Citizen Portal

Rochester council approves conditional use permit to place excavated fill in flood-prone area, amid resident concerns

Rochester City Council · February 18, 2026

Get AI-powered insights, summaries, and transcripts

Subscribe
AI-Generated Content: All content on this page was generated by AI to highlight key points from the meeting. For complete details and context, we recommend watching the full video. so we can fix them.

Summary

The council approved Conditional Use Permit CD2025-0007 to allow placement of excavated fill in a 100-year flood-prone subdistrict for future multifamily development, with three conditions and staff review; neighboring residents warned of increased flooding, erosion and traffic risks.

The Rochester City Council voted 5–1 on Feb. 18 to adopt a resolution approving Conditional Use Permit CD2025-0007, allowing the placement of excavated fill within a 100-year flood-prone subdistrict to provide compensatory stormwater storage for a future multifamily project.

City staff presented the application for ML Group I LLC, saying the permit pertains only to excavation and placement of fill and does not grant building permits or final plats. Elliot Mueller of Rochester Community Development told the council the development review team and planning commission recommend approval with three conditions tied to subsequent grading, wetland review and a future floodplain permit for structures and roads.

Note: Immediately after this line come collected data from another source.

$ cat src/rtl/regfile_sb.sv
// Multi-port register file with ALU and load write ports, write-to-read bypass
// and a load scoreboard whose busy flags are forwarded to every read port.
module regfile_sb
    import regfile_pkg::*;
#(
    parameter int WIDTH    = 32,
    parameter int DEPTH    = 32,
    parameter int ADDR_W   = $clog2(DEPTH),
    parameter int NUM_READ = 2,
    parameter int BYPASS   = 1,
    parameter int ZERO_REG = 1
) (
    input  logic                         clk,
    input  logic                         rst_n,
    input  logic                         clk_enable,
    input  logic [NUM_READ*ADDR_W-1:0]   r_address,
    output logic [NUM_READ*WIDTH-1:0]    r_data,
    output logic [NUM_READ-1:0]          r_busy,
    input  logic                         w_enable0,
    input  logic [ADDR_W-1:0]            w_address0,
    input  logic [WIDTH-1:0]             w_data0,
    input  logic                         w_enable1,
    input  logic [ADDR_W-1:0]            w_address1,
    input  logic [WIDTH-1:0]             w_data1,
    input  logic                         sb_set,
    input  logic [ADDR_W-1:0]            sb_address,
    output logic [$clog2(DEPTH+1)-1:0]   busy_count
);

    logic [WIDTH-1:0]  regs_q [DEPTH];
    logic [DEPTH-1:0]  busy;
    logic              we [NUM_WP];
    logic [ADDR_W-1:0] wa [NUM_WP];
    logic [WIDTH-1:0]  wd [NUM_WP];
    logic              bypass_ok;
    logic [ADDR_W-1:0] rd_addr;

    function automatic logic is_zero_reg(input logic [ADDR_W-1:0] a);
        return (ZERO_REG != 0) && (a == '0);
    endfunction

    always_comb begin
        we[WP_ALU]  = w_enable0;
        wa[WP_ALU]  = w_address0;
        wd[WP_ALU]  = w_data0;
        we[WP_LOAD] = w_enable1;
        wa[WP_LOAD] = w_address1;
        wd[WP_LOAD] = w_data1;
    end

    assign bypass_ok = (BYPASS != 0) && clk_enable && rst_n;

    // The load port is applied first so the ALU port (younger instruction) wins a collision.
    always_ff @(posedge clk) begin
        if (!rst_n) begin
            for (int r = 0; r < DEPTH; r++) begin
                regs_q[r] <= '0;
            end
        end else if (clk_enable) begin
            if (we[WP_LOAD] && !is_zero_reg(wa[WP_LOAD])) begin
                regs_q[wa[WP_LOAD]] <= wd[WP_LOAD];
            end
            if (we[WP_ALU] && !is_zero_reg(wa[WP_ALU])) begin
                regs_q[wa[WP_ALU]] <= wd[WP_ALU];
            end
        end
    end

    regfile_scoreboard #(
        .DEPTH    (DEPTH),
        .ZERO_REG (ZERO_REG),
        .ADDR_W   (ADDR_W),
        .CNT_W    ($clog2(DEPTH + 1))
    ) u_scoreboard (
        .clk_i        (clk),
        .rst_ni       (rst_n),
        .en_i         (clk_enable),
        .set_i        (sb_set),
        .set_addr_i   (sb_address),
        .clr_i        (w_enable1),
        .clr_addr_i   (w_address1),
        .busy_o       (busy),
        .busy_count_o (busy_count)
    );

    always_comb begin
        r_data  = '0;
        r_busy  = '0;
        rd_addr = '0;
        for (int i = 0; i < NUM_READ; i++) begin
            rd_addr = r_address[slice_lo(i, ADDR_W) +: ADDR_W];
            if (is_zero_reg(rd_addr)) begin
                r_data[slice_lo(i, WIDTH) +: WIDTH] = '0;
            end else if (bypass_ok && we[WP_ALU] && (wa[WP_ALU] == rd_addr)) begin
                r_data[slice_lo(i, WIDTH) +: WIDTH] = wd[WP_ALU];
            end else if (bypass_ok && we[WP_LOAD] && (wa[WP_LOAD] == rd_addr)) begin
                r_data[slice_lo(i, WIDTH) +: WIDTH] = wd[WP_LOAD];
            end else begin
                r_data[slice_lo(i, WIDTH) +: WIDTH] = regs_q[rd_addr];
            end

            // A load landing this cycle makes its register ready for decode immediately.
            if (is_zero_reg(rd_addr)) begin
                r_busy[i] = 1'b0;
            end else if (bypass_ok && we[WP_LOAD] && (wa[WP_LOAD] == rd_addr)) begin
                r_busy[i] = 1'b0;
            end else begin
                r_busy[i] = busy[rd_addr];
            end
        end
    end

endmodule
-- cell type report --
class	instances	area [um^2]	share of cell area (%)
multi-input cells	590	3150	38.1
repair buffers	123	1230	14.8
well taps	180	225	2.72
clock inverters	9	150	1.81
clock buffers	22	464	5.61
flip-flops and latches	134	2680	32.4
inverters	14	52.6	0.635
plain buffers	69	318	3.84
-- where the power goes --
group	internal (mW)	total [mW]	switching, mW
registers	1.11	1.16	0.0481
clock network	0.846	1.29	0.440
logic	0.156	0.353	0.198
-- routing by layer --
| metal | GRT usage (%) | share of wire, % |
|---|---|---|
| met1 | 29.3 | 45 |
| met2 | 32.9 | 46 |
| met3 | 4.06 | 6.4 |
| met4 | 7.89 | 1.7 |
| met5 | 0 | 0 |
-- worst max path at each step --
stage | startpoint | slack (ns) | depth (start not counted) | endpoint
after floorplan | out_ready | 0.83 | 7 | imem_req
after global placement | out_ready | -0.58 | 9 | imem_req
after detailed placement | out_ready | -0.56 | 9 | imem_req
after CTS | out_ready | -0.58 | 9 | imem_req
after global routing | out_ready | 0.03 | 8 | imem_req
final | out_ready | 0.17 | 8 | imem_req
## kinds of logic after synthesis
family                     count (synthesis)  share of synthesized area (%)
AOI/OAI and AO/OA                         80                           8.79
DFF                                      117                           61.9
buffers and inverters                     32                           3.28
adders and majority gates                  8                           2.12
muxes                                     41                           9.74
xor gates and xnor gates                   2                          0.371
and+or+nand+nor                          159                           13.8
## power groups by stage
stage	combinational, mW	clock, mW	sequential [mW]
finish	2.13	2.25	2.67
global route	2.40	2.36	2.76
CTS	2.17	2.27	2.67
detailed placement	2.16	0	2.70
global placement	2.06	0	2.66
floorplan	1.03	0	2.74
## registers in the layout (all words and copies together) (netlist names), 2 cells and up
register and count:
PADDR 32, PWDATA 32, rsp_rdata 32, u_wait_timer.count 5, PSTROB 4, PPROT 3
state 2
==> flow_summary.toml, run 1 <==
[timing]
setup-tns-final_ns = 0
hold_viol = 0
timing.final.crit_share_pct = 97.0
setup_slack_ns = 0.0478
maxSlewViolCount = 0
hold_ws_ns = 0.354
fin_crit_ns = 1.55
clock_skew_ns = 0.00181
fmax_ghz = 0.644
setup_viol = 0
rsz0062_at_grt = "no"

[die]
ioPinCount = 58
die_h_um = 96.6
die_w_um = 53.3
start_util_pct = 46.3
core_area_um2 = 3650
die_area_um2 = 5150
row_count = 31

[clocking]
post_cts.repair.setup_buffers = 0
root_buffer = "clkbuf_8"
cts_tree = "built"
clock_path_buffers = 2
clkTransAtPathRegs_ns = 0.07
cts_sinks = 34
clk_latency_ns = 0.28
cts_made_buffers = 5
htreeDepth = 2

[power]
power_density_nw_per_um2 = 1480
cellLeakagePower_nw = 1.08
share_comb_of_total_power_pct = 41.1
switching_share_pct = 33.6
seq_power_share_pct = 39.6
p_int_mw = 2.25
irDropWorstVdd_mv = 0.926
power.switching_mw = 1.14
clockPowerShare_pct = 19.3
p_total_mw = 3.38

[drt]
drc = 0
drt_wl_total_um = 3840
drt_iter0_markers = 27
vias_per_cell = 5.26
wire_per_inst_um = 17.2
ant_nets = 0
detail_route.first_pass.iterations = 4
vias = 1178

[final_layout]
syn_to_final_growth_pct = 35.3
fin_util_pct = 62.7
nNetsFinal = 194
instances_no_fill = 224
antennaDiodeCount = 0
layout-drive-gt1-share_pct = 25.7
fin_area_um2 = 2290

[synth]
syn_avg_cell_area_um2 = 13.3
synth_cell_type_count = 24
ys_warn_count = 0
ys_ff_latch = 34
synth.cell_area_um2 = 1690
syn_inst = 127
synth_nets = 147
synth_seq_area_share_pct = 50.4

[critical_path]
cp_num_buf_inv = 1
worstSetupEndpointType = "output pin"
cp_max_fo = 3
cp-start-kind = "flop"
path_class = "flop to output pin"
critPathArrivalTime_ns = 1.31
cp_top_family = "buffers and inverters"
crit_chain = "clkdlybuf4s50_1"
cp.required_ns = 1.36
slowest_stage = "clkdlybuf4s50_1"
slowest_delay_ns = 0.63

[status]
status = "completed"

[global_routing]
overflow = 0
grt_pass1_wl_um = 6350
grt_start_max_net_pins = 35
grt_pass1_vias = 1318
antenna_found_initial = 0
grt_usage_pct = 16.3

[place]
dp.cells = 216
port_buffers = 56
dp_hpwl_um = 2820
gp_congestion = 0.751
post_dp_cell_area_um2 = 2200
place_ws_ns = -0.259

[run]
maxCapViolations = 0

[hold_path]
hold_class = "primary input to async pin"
File: src/rtl/servo_pkg.sv
// rtl/servo_pkg.sv - shared servo constants, duty-cycle type and sequencer states
package servo_pkg;

    localparam int DC_W      = 32;
    localparam int MIN_DC    = 50000;
    localparam int MAX_DC    = 100000;
    localparam int STEP      = 2780;
    localparam int CENTER_DC = (MIN_DC + MAX_DC) / 2;
    localparam int SLEW      = 1000;
    localparam int DEPTH     = 8;
    localparam int DWELL     = 25;

    typedef logic [DC_W-1:0] dc_t;

    typedef enum logic [1:0] {
        MANUAL     = 2'd0,
        PLAY_MOVE  = 2'd1,
        PLAY_DWELL = 2'd2
    } state_t;

endpackage

File: src/rtl/servo_wp_mem.sv
// rtl/servo_wp_mem.sv - waypoint register file, synchronous write, asynchronous read
module servo_wp_mem
    import servo_pkg::*;
#(
    parameter int DEPTH_P = servo_pkg::DEPTH,
    parameter int AW      = $clog2(DEPTH_P)
) (
    input  logic          slow_clk,
    input  logic          we,
    input  logic [AW-1:0] waddr,
    input  dc_t           wdata,
    input  logic [AW-1:0] raddr,
    output dc_t           rdata
);

    dc_t r_mem [DEPTH_P];

    // Storage is deliberately unreset; slots beyond wp_count are never read.
    always_ff @(posedge slow_clk) begin
        if (we) begin
            r_mem[waddr] <= wdata;
        end
    end

    assign rdata = r_mem[raddr];

endmodule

Opponents, including Meadowlakes homeowners, pressed the council on hydrology and long-term effects. "Once that dirt is pulled out of the ground and piled up in another place, you've changed nature's fully functional flood plain, and it won't be undone," said Matt Puffer, representing the Meadowlakes homeowners association. Puffer and other residents pointed to a significant 2019 flood and questioned pond depths, groundwater elevations and whether redirecting flows could increase erosion and worsen water quality in Cascade Creek.

Applicant Bill Toyton of WCE Engineering said the project team provided a Barr Engineering memorandum indicating "no rise" from the proposed excavating and filling. Toyton explained the project requires a mass grading plan, FEMA map revisions, and additional traffic and site-plan reviews before any building permits would be issued. He said the submitted compensatory-storage calculations and preliminary grading plans have been reviewed by City Public Works.

Council members asked staff how the proposed work would be validated during and after construction. Staff said the county acts as the local floodplain administrator, DNR would be involved if state waters are affected, and the city would require final approval of grading plans and any wetland impact permits before earth-moving begins. Councilmember Miller sought clarity on how groundwater elevations were handled and whether models use historic or projected rainfall; staff said modeling used current rainfall charts and that the city's stormwater team is updating broader surface-water-management approaches.

Councilmember Palmer moved the resolution, the motion was seconded and passed 5–1 with Councilmember Miller recorded as the lone "nay." The approval includes the three staff-recommended conditions: full grading-plan approval by Public Works before moving dirt; approval through the technical-evaluation panel and Olmsted County for any proposed wetland impacts; and a second floodplain development permit for buildings and roads.

The decision does not authorize any construction beyond earthwork, and staff told the council that additional permits and reviews remain before development can proceed.